Physical characteristics
- Source: Confluence of East and West Forks
- • coordinates: 47°2′11″N 123°31′38″W﻿ / ﻿47.03639°N 123.52722°W
- Mouth: Chehalis River
- • coordinates: 46°58′44″N 123°28′53″W﻿ / ﻿46.97889°N 123.48139°W
- • elevation: 23 ft (7.0 m)
- Length: 6.5 mi (10.5 km)
- Basin size: 291 sq mi (750 km^{2})
- • location: river mile 2.3 near Satsop, WA
- • average: 2,039 cu ft/s (57.7 m^{3}/s)
- • minimum: 147 cu ft/s (4.2 m^{3}/s)
- • maximum: 51,800 cu ft/s (1,470 m^{3}/s)

= Satsop River =

The Satsop River is a stream in the U.S. state of Washington. It has three main tributary forks, the East Fork, West Fork, and Middle Fork Satsop Rivers. The main stem Satsop River is formed by the confluence of the West and East Forks. The Middle Fork is a tributary of the East Fork. The three forks are much longer than the main stem Satsop itself, which flows south from the confluence only a few miles to join the Chehalis River near Satsop, Washington. Other significant tributaries include the Canyon River and Little River, both tributaries of the West Fork Satsop, and Decker Creek, a tributary of the East Fork Satsop River. The Satsop River's major tributaries originate in the Olympic Mountains and its southern foothills, the Satsop Hills, within Grays Harbor and Mason counties. Most of the Satsop River's watershed consists of heavily wooded hill lands. The upper tributaries extend into Olympic National Forest, approaching but not quite reaching Olympic National Park.

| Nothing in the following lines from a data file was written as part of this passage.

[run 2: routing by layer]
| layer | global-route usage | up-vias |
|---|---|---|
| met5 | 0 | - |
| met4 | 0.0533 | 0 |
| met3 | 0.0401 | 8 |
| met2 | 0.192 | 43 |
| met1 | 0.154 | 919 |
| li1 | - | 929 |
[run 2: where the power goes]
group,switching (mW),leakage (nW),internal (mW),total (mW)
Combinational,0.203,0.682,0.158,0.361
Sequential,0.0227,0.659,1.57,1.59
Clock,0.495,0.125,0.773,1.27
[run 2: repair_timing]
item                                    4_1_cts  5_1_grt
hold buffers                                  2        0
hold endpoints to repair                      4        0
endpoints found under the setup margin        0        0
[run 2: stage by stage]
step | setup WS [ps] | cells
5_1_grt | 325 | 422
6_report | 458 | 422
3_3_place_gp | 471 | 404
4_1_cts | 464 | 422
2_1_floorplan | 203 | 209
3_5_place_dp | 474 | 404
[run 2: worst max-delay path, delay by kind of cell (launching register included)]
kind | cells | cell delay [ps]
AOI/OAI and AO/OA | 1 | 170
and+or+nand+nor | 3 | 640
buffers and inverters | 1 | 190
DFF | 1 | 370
### src/hw/rtl/pwmpc_pkg.sv
// ----------------------------------------------------------------------------
// pwmpc_pkg
// Types and constants shared by the PWM prescaler/period calculator
// ----------------------------------------------------------------------------
package pwmpc_pkg;

    localparam int unsigned DIV_W       = 32;
    localparam int unsigned FIELD_W     = 16;
    localparam int unsigned TICKS_CELLS = DIV_W;
    localparam int unsigned ARR_CELLS   = FIELD_W + 1;
    localparam int unsigned REM_SHIFT   = ARR_CELLS;

    localparam logic STATUS_OK  = 1'b0;
    localparam logic STATUS_ERR = 1'b1;

    typedef logic [DIV_W-1:0]   word_t;
    typedef logic [FIELD_W-1:0] field_t;

    typedef struct packed {
        word_t  rem;
        word_t  dividend;
        word_t  divisor;
        word_t  quotient;
        field_t psc;
        logic   err;
    } div_stage_t;

    typedef struct packed {
        logic   status;
        field_t prescaler;
        field_t period;
    } result_t;

endpackage

### src/hw/rtl/pwmpc_prep.sv
// ----------------------------------------------------------------------------
// pwmpc_prep
// Turns the tick count into the prescaler and sets up the period division
// ----------------------------------------------------------------------------
module pwmpc_prep (
    input  logic                  clk,
    input  logic                  rst_n,
    input  logic                  en,
    input  logic                  in_valid,
    input  pwmpc_pkg::div_stage_t in_data,
    output logic                  out_valid,
    output pwmpc_pkg::div_stage_t out_data
);
    import pwmpc_pkg::*;

    word_t          ticks;
    word_t          ticks_m1;
    field_t         psc;
    logic [FIELD_W:0] psc_p1;
    div_stage_t     data_next;
    div_stage_t     data_reg;
    logic           valid_reg;

    always_comb
    begin
        ticks    = in_data.quotient;
        ticks_m1 = ticks - word_t'(1);
        psc      = ticks_m1[DIV_W-1 -: FIELD_W];
        psc_p1   = {1'b0, psc} + {{FIELD_W{1'b0}}, 1'b1};

        data_next.rem      = {{REM_SHIFT{1'b0}}, ticks[DIV_W-1:REM_SHIFT]};
        data_next.dividend = {ticks[REM_SHIFT-1:0], {(DIV_W-REM_SHIFT){1'b0}}};
        data_next.divisor  = {{(DIV_W-FIELD_W-1){1'b0}}, psc_p1};
        data_next.quotient = '0;
        data_next.psc      = psc;
        data_next.err      = in_data.err | (ticks == '0);
    end

    always_ff @(posedge clk or negedge rst_n)
    begin
        if (!rst_n)
        begin
            valid_reg <= 1'b0;
        end
        else if (en)
        begin
            valid_reg <= in_valid;
        end
    end

    always_ff @(posedge clk)
    begin
        if (en)
        begin
            data_reg <= data_next;
        end
    end

    assign out_valid = valid_reg;
    assign out_data  = data_reg;

endmodule

### config.mk
export PLATFORM = sky130hd
export DESIGN_NAME = pwmpc_prep
export DESIGN_NICKNAME = d
export VERILOG_FILES = /design/src/hw/rtl/pwmpc_pkg.sv /design/src/hw/rtl/pwmpc_prep.sv
export SDC_FILE = /design/constraint.sdc
export NUM_CORES = 1
export LEC_CHECK = 0
export ABC_AREA = 1
export BUFFER_PORTS_ARGS = -buffer_cell sky130_fd_sc_hd__buf_2
export CORE_AREA = 2 2 114 116
export DETAILED_ROUTE_END_ITERATION = 8
export DIE_AREA = 0 0 116 118
export GPL_TIMING_DRIVEN = 0
export PLACE_DENSITY = 0.7
export SETUP_SLACK_MARGIN = 0.05
export SYNTH_ARGS = -nofsm -noshare
export SYNTH_HDL_FRONTEND = slang
export SYNTH_SLANG_ARGS = --single-unit
### constraint.sdc
create_clock -name clk -period 0.9 [get_ports clk]
set_input_delay 0.09 -clock clk [delete_from_list [all_inputs] [get_ports clk]]
set_output_delay 0.09 -clock clk [all_outputs]
set_load 0.02 [all_outputs]
After elaboration in Yosys (flattened, before gate mapping) --
Index checks and enable logic that the tools add are counted.
Storage, ports and cells: register bits 67, ROM bits 0, bits in latches 0, memories kept 0, input port bits 149, memory bits (writable) 0
Operators by class: multiplexer cells 0, shifts and indexed selects 0, $lt $le $gt $ge 0, bitwise logic cells 1, add/sub/neg operators 2, equal/unequal tests 0, multipliers 0, div/mod/pow operators 0, reduce and logical (&&, ||, !) cells 1
Operators with widths (count):
- zero test 32 bit | 1
- subtractor 32 x 1 -> 32 bit (second input constant) | 1
- adder 16 x 1 -> 17 bit (second input constant) | 1
- OR 1 bit | 1

Logic depth before layout (Yosys ltp) --
Gate-level depths: netlist of the first run.
depth in word-level cells 2, gate-level depth with buffers 12

Worst setup path before layout of the first run --
Ideal clock, no wire load.
path type input to register, start point in in_data[22] (netlist bit), end point reg data_reg (netlist bit out_data[61]) (data pin), setup slack -0.746 ns, stages 11, arrival 1.393 ns, data required time 0.647 ns, path buffers 0, cell sequence nor2_1 -> nand2_1 -> nor2_2 -> nand3_1 -> nand2_2 -> ha_1 -> nand3_4 -> nor2_8 -> nand3b_2 -> nand2_1 -> nand2_1
RTL lines:
- start, declared | RTL line pwmpc_prep.sv:10 | input pwmpc_pkg::div_stage_t in_data,
- end signal, assigned | RTL line pwmpc_prep.sv:55 | data_reg <= data_next;
- end, declared | RTL line pwmpc_prep.sv:21 | div_stage_t data_reg;

==> metrics.csv, run 1 <==
stage,metric,value,unit
global_routing,vias in the first global route,3310,
logic_synthesis,mean post-synth cell area,10.0,um^2
final_layout,Area growth syn-to-layout,74.8,%
global_routing,total global-route track usage,15.9,%
final_layout,Antenna Cells,0,
final_layout,number of nets in the final layout,792,
logic_synthesis,fraction of the yosys area taken by sequential cells,50.8,%
final_layout,Final Cell Area,0.00690,mm^2
global_routing,largest net degree at the start of global routing,68,
critical_path,endpoint required time on the critical path,1000,ps
route,router iterations before antenna repair,5,
outcome,violated checks,setup timing,
final_layout,most used cells in the layout excluding fill and tap cells,"buf_4, conb_1, buf_6",
critical_path,cell family with the largest share of critical-path delay,simple AND/OR/NAND/NOR gates,
clock_tree,H-tree depth,3,
hold_path,Worst Hold Class,input pin to flip-flop,
clock_tree,TritonCTS buffer count,9,
place,final weighted congestion in routability-driven placement,0.820,
global_routing,initial antenna violation count,0,
route,Antenna Violating Nets Remaining,0,
route,post-DR wirelength/cell,14.1,um
timing,crit share post-route,154,%
clock_tree,number of clock sinks seen by CTS,67,
route,number of DRC violations after detailed-routing iteration 0,189,
global_routing,remaining global-route overflow,0,
power,power per standard cell area,1390,mW/mm^2
critical_path,kind of start point of the critical path,input pin,
critical_path,number of buffers and inverters on the critical path,1,
die,area of the core region,0.0124,mm^2
power,part of the total power dissipated in combinational logic,25.1,%
critical_path,maximum fanout along the worst path,5,
logic_synthesis,dominant cell type by area after synthesis,edfxtp_1,
outcome,status,"complete, but fails checks",
logic_synthesis,top-area cell type share of the netlist area,50.2,%
power,Worst IR Drop VDD,0.000975,V
timing,final worst path period need,1390,ps
timing,worst setup skew after layout,0,ps
route,average vias per placed instance,4.12,
die,Ports,295,
timing,TNS Setup,-11760,ps
global_routing,global-route wire length before repair,16400,um
final_layout,"most common cell after layout, fill and taps aside",buf_4,
timing,unrepaired setup endpoints after global routing,yes,
critical_path,highest cell delay on the worst timing path,160,ps
clock_tree,TritonCTS clock tree,done,
power,total internal power,6.86,mW
die,Die Footprint,0.0137,mm^2
place,worst setup slack after placement,-1010,ps
timing,number of pins exceeding their max-slew limit in the final report,0,
logic_synthesis,synthesized flop and latch total,67,
clock_tree,clock transition at the registers of the reported paths,60,ps
die,Die X,116,um
power,proportion of total power due to net switching,28.7,%
final_layout,Filler Cell Count,1053,
logic_synthesis,number of instances in the synthesized netlist,393,
timing,Final setup viols,95,
final_layout,fraction of final layout cells sized beyond drive strength 1,58.9,%
critical_path,element type at the critical path end,flip-flop,
clock_tree,Root Driver,clkbuf_16,
route,total wirelength of the detailed-routed design,11500,um
route,remaining routing DRC violations,0,
place,sum of net half-perimeters after detailed placement,7940,um
critical_path,arrival time worst endpoint,1490,ps
power,leakage power summed over all cells,3.13,nW
logic_synthesis,Synth area leaders,"edfxtp_1, buf_4, nand2_1, nand2_2, nor2_1",
critical_path,crit path max-delay cell type,nor2_4,
timing,post-route setup slack,-487,ps
timing,Max transition margin,57.9,%
die,standard-cell row count,41,
power,switching power summed over all nets,2.76,mW
timing,number of hold violations in the final report,0,
clock_tree,insertion delay to the later sink of the worst-skew pair,340,ps
power,relative contribution of sequential cells to total power,39.8,%
timing,highest clock rate,721,MHz
critical_path,ordered cell list for the critical path,"buf_4, nor2_4, nand2_2, nor2_4, nand3_2, nand2_2, nand2_4, nor2_4, nand2_4, nor2_8, nand3_2, nand2_1, nand2_1",
logic_synthesis,warnings from Yosys,0,
job,Max Cap Violations,0,
place,number of port buffers,103,
critical_path,path type of the worst setup path,input pin to flip-flop,
critical_path,most repeated library cell on the critical path,nor2_4,
final_layout,utilization after layout,55.6,%
logic_synthesis,cell area after technology mapping,0.00395,mm^2
place,Post-DP Area,0.00519,mm^2
route,total via count in the routed design,3363,
clock_tree,number of buffers on the longest clock path,2,
die,Die Ht,118,um
power,clock network fraction of total power,35.1,%
die,starting utilization of the core area,31.8,%
logic_synthesis,Synth cell types,30,
timing,transition time at the pin with the least slew margin,631,ps
## through the flow
stage | hold slack, ps | cells | power [mW]
floorplan | -206 | 471 | 5.07
global placement | -136 | 746 | 5.62
detailed placement | -132 | 746 | 5.65
CTS | -33.6 | 802 | 9.34
global route | 7.89 | 817 | 9.96
finish | 15.3 | 817 | 9.62
## cells in the mapped netlist (all sizes together)
library cell  instances
edfxtp               66
ha                    1
nand4                13
nor2                 76
clkinv                2
dfrtp                 1
conb                  1
and2                  1
buf                  79
nor3                  1
xor2                  6
nand2                96
nand3                14
or2                   1
mux2                  1
inv                  25
o21ai                 6
nand3b                1
xnor2                 2
## kinds of logic after synthesis
| group | synth area share [%] |
|---|---|
| fa+ha+maj | 0.317 |
| flops | 50.8 |
| buf+inv | 17.6 |
| simple gates | 28.0 |
| compound gates | 1.05 |
| xor+xnor | 1.78 |
| mux | 0.285 |
| other cells | 0.0950 |
## worst paths after layout
check,start,to,slack (ps),depth (start not counted)
worst min-delay path,in_data[35],out_data[114]$_DFFE_PP_,20,1
worst max-delay path,in_data[35],out_data[62]$_DFFE_PP_,-490,13
max in group asynchronous,rst_n,out_valid$_DFFE_PN0P_,760,2
worst max register to register,out_valid$_DFFE_PN0P_,out_valid$_DFFE_PN0P_,140,1
min in group asynchronous,rst_n,out_valid$_DFFE_PN0P_,60,2
worst min register to register,out_valid$_DFFE_PN0P_,out_valid$_DFFE_PN0P_,540,1
## power by group through the flow
| stage | Sequential (mW) | Clock [mW] | Combinational (mW) |
|---|---|---|---|
| 3_3_place_gp | 3.83 | 0 | 1.79 |
| 3_5_place_dp | 3.84 | 0 | 1.81 |
| 6_report | 3.83 | 3.38 | 2.41 |
| 2_1_floorplan | 4.17 | 0 | 0.900 |
| 5_1_grt | 3.86 | 3.54 | 2.57 |
| 4_1_cts | 3.80 | 3.38 | 2.16 |
## cell type report
type / instances / area [um^2] / share of cell area [%]
tap: 172 / 215 / 3.12
buffer: 79 / 593 / 8.60
timing repair buffer: 159 / 1560 / 22.7
inverter: 27 / 111 / 1.61
clock buffer: 9 / 225 / 3.26
clock inverter: 5 / 46.3 / 0.671
multi-input combinational: 299 / 2140 / 31.0
sequential: 67 / 2010 / 29.1
## layer usage
metal / vias up / wire length, um / track usage [%] / part of all wire [%]
met2: 180 / 5940 / 27.9 / 52
met3: 16 / 1110 / 5.82 / 9.7
met1: 1544 / 4260 / 17.6 / 37
met4: 0 / 186 / 4.91 / 1.6
met5: - / 0 / 0 / 0
li1: 1623 / - / - / -
## registers in the layout, summed over array words and instances, names as in the netlist
| register | flops |
|---|---|
| out_data | 66 |
| out_valid | 1 |
## what timing repair did
action                                 4_1_cts  5_1_grt
setup endpoints to repair                  166      101
endpoints found under the hold margin       26        3
gates resized for setup                    158      120
hold buffers                                25        3
cloned                                       1        0
pin swaps                                   68       49
buffers inserted                            16       12
No activity file was read; power rests on OpenSTA's default activity.
==> run 2, diff against run 1 <==
Settings changed: CORE_AREA 2 2 114 116 to 2 2 116 118, CTS_BUF_LIST set to sky130_fd_sc_hd__clkbuf_4, DIE_AREA 0 0 116 118 to 0 0 118 120, PLACE_DENSITY 0.7 to 0.68.
==> run 2 against run 1 <==
Compared with the run above: first-iteration DRC count is 35% lower; the flow still finishes with violations (setup timing); clock-buffer cell count stayed put; wire length down 7.2%; clock skew did not move; clock power down 24%; flip-flop and latch count unchanged; setup slack gained 53 ps; critical endpoint is now out_data[55]$_DFFE_PP_; largest cell class unchanged; global-route usage decreased by 1.1 points; largest power group unchanged; non-clock buffer count rose by 11; register-to-register slack got worse by 30 ps; sequential share of layout area is 0.31 points higher.
==> metrics.csv, run 2 (same netlist as run 1, synthesis figures left out) <==
stage,metric,value,unit,change
clock_tree,number of clock sinks seen by CTS,67,,unchanged
power,power per standard cell area,1280,mW/mm^2,-8.0%
global_routing,global-route wire length before repair,16200,um,-1.5%
die,standard-cell row count,42,,+2.4%
timing,worst setup skew after layout,0,ps,unchanged
route,Antenna Violating Nets Remaining,0,,unchanged
global_routing,vias in the first global route,3246,,-1.9%
outcome,violated checks,setup timing,,
global_routing,initial antenna violation count,0,,unchanged
route,average vias per placed instance,3.98,,-3.3%
timing,post-route setup slack,-433,ps,+53.5 ps
die,Die Ht,120,um,+1.7%
final_layout,number of nets in the final layout,803,,+1.4%
critical_path,endpoint required time on the critical path,1080,ps,+80 ps
power,leakage power summed over all cells,3.06,nW,-2.2%
hold_path,Worst Hold Class,input pin to flip-flop,,
final_layout,most used cells in the layout excluding fill and tap cells,"buf_4, conb_1, buf_6",,
die,Die Footprint,0.0142,mm^2,+3.4%
global_routing,total global-route track usage,14.8,%,-1.1 points
route,remaining routing DRC violations,0,,unchanged
job,Max Cap Violations,0,,unchanged
final_layout,Filler Cell Count,1152,,+9.4%
outcome,status,"complete, but fails checks",,
critical_path,maximum fanout along the worst path,5,,unchanged
route,number of DRC violations after detailed-routing iteration 0,123,,-35%
timing,unrepaired setup endpoints after global routing,yes,,
timing,crit share post-route,148,%,-5.9 points
critical_path,path type of the worst setup path,input pin to flip-flop,,
final_layout,Final Cell Area,0.00683,mm^2,-1.1%
global_routing,largest net degree at the start of global routing,68,,unchanged
power,Worst IR Drop VDD,0.000820,V,-16%
clock_tree,insertion delay to the later sink of the worst-skew pair,410,ps,+70 ps
route,post-DR wirelength/cell,12.8,um,-9.1%
global_routing,remaining global-route overflow,0,,unchanged
clock_tree,clock transition at the registers of the reported paths,130,ps,+70 ps
clock_tree,H-tree depth,3,,unchanged
timing,number of hold violations in the final report,0,,unchanged
die,area of the core region,0.0130,mm^2,+4.6%
final_layout,Antenna Cells,0,,unchanged
final_layout,number of flip-flops in the largest register,66,,unchanged
route,router iterations before antenna repair,4,,-1
place,final weighted congestion in routability-driven placement,0.815,,-0.59%
timing,Max transition margin,58.8,%,+0.84 points
timing,Final setup viols,88,,-7.4%
critical_path,element type at the critical path end,flip-flop,,
timing,number of pins exceeding their max-slew limit in the final report,0,,unchanged
final_layout,fraction of final layout cells sized beyond drive strength 1,56.8,%,-2.1 points
die,Die X,118,um,+1.7%
final_layout,Area growth syn-to-layout,72.9,%,
timing,TNS Setup,-16020,ps,-4260 ps
final_layout,"most common cell after layout, fill and taps aside",buf_4,,
clock_tree,TritonCTS buffer count,9,,unchanged
die,starting utilization of the core area,30.4,%,-1.4 points
final_layout,utilization after layout,52.6,%,-3.0 points
critical_path,arrival time worst endpoint,1510,ps,+20 ps
power,Final Power,8.75,mW,-9.0%
timing,final worst path period need,1330,ps,-53.5 ps
route,total via count in the routed design,3318,,-1.3%
die,Ports,295,,unchanged
clock_tree,number of buffers on the longest clock path,2,,unchanged
clock_tree,Root Driver,clkbuf_4,,
timing,transition time at the pin with the least slew margin,619,ps,-12.7 ps
timing,highest clock rate,750,MHz,+4.0%
place,number of port buffers,103,,unchanged
critical_path,kind of start point of the critical path,input pin,,
route,total wirelength of the detailed-routed design,10700,um,-7.2%
clock_tree,TritonCTS clock tree,done,,
place,Post-DP Area,0.00520,mm^2,about the same
place,sum of net half-perimeters after detailed placement,7860,um,-1.0%
==> run 2: cell count changes in the layout (fill, tap and decap cells not counted), sizes merged <==
cell,previous run,this run
buf,210,212
bufinv,1,3
clkbuf,9,10
dlygate4sd3,28,36
==> run 2: final cells by class <==
class | count | area (um^2) | area share, %
Multi-Input combinational cell | 299 | 2080 | 30.5
Sequential cell | 67 | 2010 | 29.4
Timing Repair Buffer | 170 | 1630 | 23.9
Buffer | 79 | 593 | 8.69
Tap cell | 176 | 220 | 3.23
Clock inverter | 7 | 116 | 1.70
Inverter | 27 | 111 | 1.63
Clock buffer | 9 | 67.6 | 0.990
==> run 2: per-layer routing <==
| metal | wire length, um | up-vias | share of wire (%) | track usage [%] |
|---|---|---|---|---|
| li1 | - | 1655 | - | - |
| met1 | 4300 | 1483 | 40 | 17.8 |
| met2 | 5280 | 167 | 49 | 25.4 |
| met3 | 975 | 13 | 9.1 | 4.61 |
| met4 | 123 | 0 | 1.2 | 4.29 |
| met5 | 0 | - | 0 | 0 |
==> run 2: metrics by stage <==
step / hold slack (ps) / cells / setup WS, ps
after global placement: -136 / 750 / -1040
after CTS: -160 / 821 / -397
after global routing: 13.8 / 834 / -494
after detailed placement: -134 / 750 / -1060
after floorplan: -206 / 471 / -559
final: 36.2 / 834 / -433
==> run 2: timing repair <==
item                       in CTS  in global routing
setup endpoints to repair     156                 98
setup buffers                  19                 16
hold endpoints to repair       35                  1
gates cloned                    1                  0
pin swaps                      57                 59
gates resized for setup       110                128
hold buffers                   35                  1
==> run 2: worst max-delay path, cell delays in order <==
cell and delay, ps:
buf_8 110, nor2_4 150, nand2_4 80, nor2_4 190, buf_6 120, nand2_2 40
nand2_2 90, nand2_4 70, ha_4 170, nand3_4 100, nor2_8 60, buf_6 110
xor2_1 130
==> run 2: where the power goes <==
group	internal [mW]	total (mW)	switching, mW
Combinational	1.06	2.37	1.31
Sequential	3.71	3.82	0.108
Clock	1.40	2.57	1.16
Total	6.17	8.75	2.58
==> run 2: worst paths after layout <==
kind,startpoint,end,slack [ps],cells after the start
min in group asynchronous,rst_n,out_valid$_DFFE_PN0P_,510,3
hold reg to reg,out_valid$_DFFE_PN0P_,out_valid$_DFFE_PN0P_,570,1
hold / removal,in_data[36],out_data[4]$_DFFE_PP_,40,3
setup reg to reg,out_valid$_DFFE_PN0P_,out_valid$_DFFE_PN0P_,110,1
max in group asynchronous,rst_n,out_valid$_DFFE_PN0P_,280,3
setup / recovery,in_data[18],out_data[55]$_DFFE_PP_,-430,13
==> run 3, diff against run 2 <==
Settings changed: ABC_AREA 1 to unset, CORE_AREA 2 2 116 118 to 2 2 114 116, DIE_AREA 0 0 118 120 to 0 0 116 118, PLACE_DENSITY 0.68 to 0.64.
==> run 3 against run 2 <==
Compared with the run above: highest routed layer unchanged; the flow finishes with violations (hold timing, setup timing); critical path type unchanged; worst hold slack got worse by 180 ps; clock-buffer cell count did not move; core utilization fell by 6.7 points.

The Satsop River watershed is located east of the Wynoochee River and south of the Skokomish River watersheds.

==Course==
The main stem Satsop River originates at the confluence of the East and West Forks and flows generally south to Satsop, where it empties into Chehalis River at Chehalis river mile 20.2. U.S. Route 12 crosses the river near its mouth. The main stem river flows through a broad valley used for farming.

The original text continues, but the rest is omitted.